Write out again, please, the records below from the first line to the line holding "localparam logic [7:0] ADDR_COMMAND", inclusive, and nothing else.
SUPPLIED MATERIAL START
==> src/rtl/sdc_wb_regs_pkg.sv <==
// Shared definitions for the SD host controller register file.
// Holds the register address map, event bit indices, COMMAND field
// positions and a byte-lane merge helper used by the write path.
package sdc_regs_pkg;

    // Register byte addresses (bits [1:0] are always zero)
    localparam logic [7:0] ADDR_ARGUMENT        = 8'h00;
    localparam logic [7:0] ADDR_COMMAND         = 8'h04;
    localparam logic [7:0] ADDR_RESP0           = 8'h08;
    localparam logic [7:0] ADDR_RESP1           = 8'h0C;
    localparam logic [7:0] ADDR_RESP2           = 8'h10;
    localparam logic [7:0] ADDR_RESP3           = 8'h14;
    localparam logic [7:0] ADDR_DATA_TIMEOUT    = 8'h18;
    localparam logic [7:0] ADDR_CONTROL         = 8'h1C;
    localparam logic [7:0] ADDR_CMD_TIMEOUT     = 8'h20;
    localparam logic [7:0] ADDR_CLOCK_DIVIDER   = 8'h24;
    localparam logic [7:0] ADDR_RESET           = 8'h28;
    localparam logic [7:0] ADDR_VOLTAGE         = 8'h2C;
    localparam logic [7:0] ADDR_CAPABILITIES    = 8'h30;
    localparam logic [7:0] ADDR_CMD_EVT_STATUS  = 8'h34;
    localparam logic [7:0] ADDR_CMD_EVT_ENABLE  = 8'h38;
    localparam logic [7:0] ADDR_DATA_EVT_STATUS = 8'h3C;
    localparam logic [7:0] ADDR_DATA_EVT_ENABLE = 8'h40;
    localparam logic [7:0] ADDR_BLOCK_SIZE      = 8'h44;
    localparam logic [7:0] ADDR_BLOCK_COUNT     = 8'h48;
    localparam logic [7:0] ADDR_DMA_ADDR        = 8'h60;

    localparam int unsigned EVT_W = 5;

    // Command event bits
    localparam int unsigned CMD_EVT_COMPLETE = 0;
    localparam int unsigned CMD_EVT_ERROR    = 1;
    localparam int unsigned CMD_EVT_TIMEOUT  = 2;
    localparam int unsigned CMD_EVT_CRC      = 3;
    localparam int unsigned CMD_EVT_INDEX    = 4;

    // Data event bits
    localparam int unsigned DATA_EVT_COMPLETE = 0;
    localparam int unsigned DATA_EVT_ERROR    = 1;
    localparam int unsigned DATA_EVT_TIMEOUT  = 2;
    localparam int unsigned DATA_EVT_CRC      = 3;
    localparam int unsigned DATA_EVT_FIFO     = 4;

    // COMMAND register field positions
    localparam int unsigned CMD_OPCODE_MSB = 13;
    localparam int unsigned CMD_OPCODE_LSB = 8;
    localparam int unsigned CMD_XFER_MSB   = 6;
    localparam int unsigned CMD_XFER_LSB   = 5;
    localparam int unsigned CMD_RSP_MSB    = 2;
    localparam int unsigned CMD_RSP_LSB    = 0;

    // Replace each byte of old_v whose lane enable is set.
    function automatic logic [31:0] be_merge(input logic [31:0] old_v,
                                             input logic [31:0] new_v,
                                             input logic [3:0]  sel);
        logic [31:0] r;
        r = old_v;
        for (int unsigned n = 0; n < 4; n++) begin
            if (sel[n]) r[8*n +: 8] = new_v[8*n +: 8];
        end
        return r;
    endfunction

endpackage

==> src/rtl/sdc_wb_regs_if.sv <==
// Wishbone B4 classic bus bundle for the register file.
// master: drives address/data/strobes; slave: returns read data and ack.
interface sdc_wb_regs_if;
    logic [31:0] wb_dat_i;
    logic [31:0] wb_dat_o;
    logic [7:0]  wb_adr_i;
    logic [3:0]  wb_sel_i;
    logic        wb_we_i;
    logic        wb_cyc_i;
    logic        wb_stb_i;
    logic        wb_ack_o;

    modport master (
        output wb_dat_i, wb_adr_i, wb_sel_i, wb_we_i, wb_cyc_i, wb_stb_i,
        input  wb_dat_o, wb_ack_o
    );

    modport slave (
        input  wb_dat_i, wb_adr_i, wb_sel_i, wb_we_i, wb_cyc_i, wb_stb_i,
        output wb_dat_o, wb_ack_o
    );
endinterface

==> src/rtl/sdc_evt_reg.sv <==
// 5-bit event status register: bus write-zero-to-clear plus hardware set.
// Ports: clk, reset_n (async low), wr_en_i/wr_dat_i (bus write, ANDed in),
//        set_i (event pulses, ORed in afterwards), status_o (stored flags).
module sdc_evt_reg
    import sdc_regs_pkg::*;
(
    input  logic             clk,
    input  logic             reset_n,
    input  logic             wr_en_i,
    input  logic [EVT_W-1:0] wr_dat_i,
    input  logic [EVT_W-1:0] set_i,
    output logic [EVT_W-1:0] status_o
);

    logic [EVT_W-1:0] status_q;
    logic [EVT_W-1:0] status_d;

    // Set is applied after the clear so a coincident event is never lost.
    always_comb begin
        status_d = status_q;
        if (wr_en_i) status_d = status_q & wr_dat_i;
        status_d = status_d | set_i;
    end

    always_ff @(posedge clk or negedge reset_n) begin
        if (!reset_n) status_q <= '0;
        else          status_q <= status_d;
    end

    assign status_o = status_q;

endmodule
SUPPLIED MATERIAL END
WRITTEN ANSWER -
==> src/rtl/sdc_wb_regs_pkg.sv <==
// Shared definitions for the SD host controller register file.
// Holds the register address map, event bit indices, COMMAND field
// positions and a byte-lane merge helper used by the write path.
package sdc_regs_pkg;

    // Register byte addresses (bits [1:0] are always zero)
    localparam logic [7:0] ADDR_ARGUMENT        = 8'h00;
    localparam logic [7:0] ADDR_COMMAND         = 8'h04;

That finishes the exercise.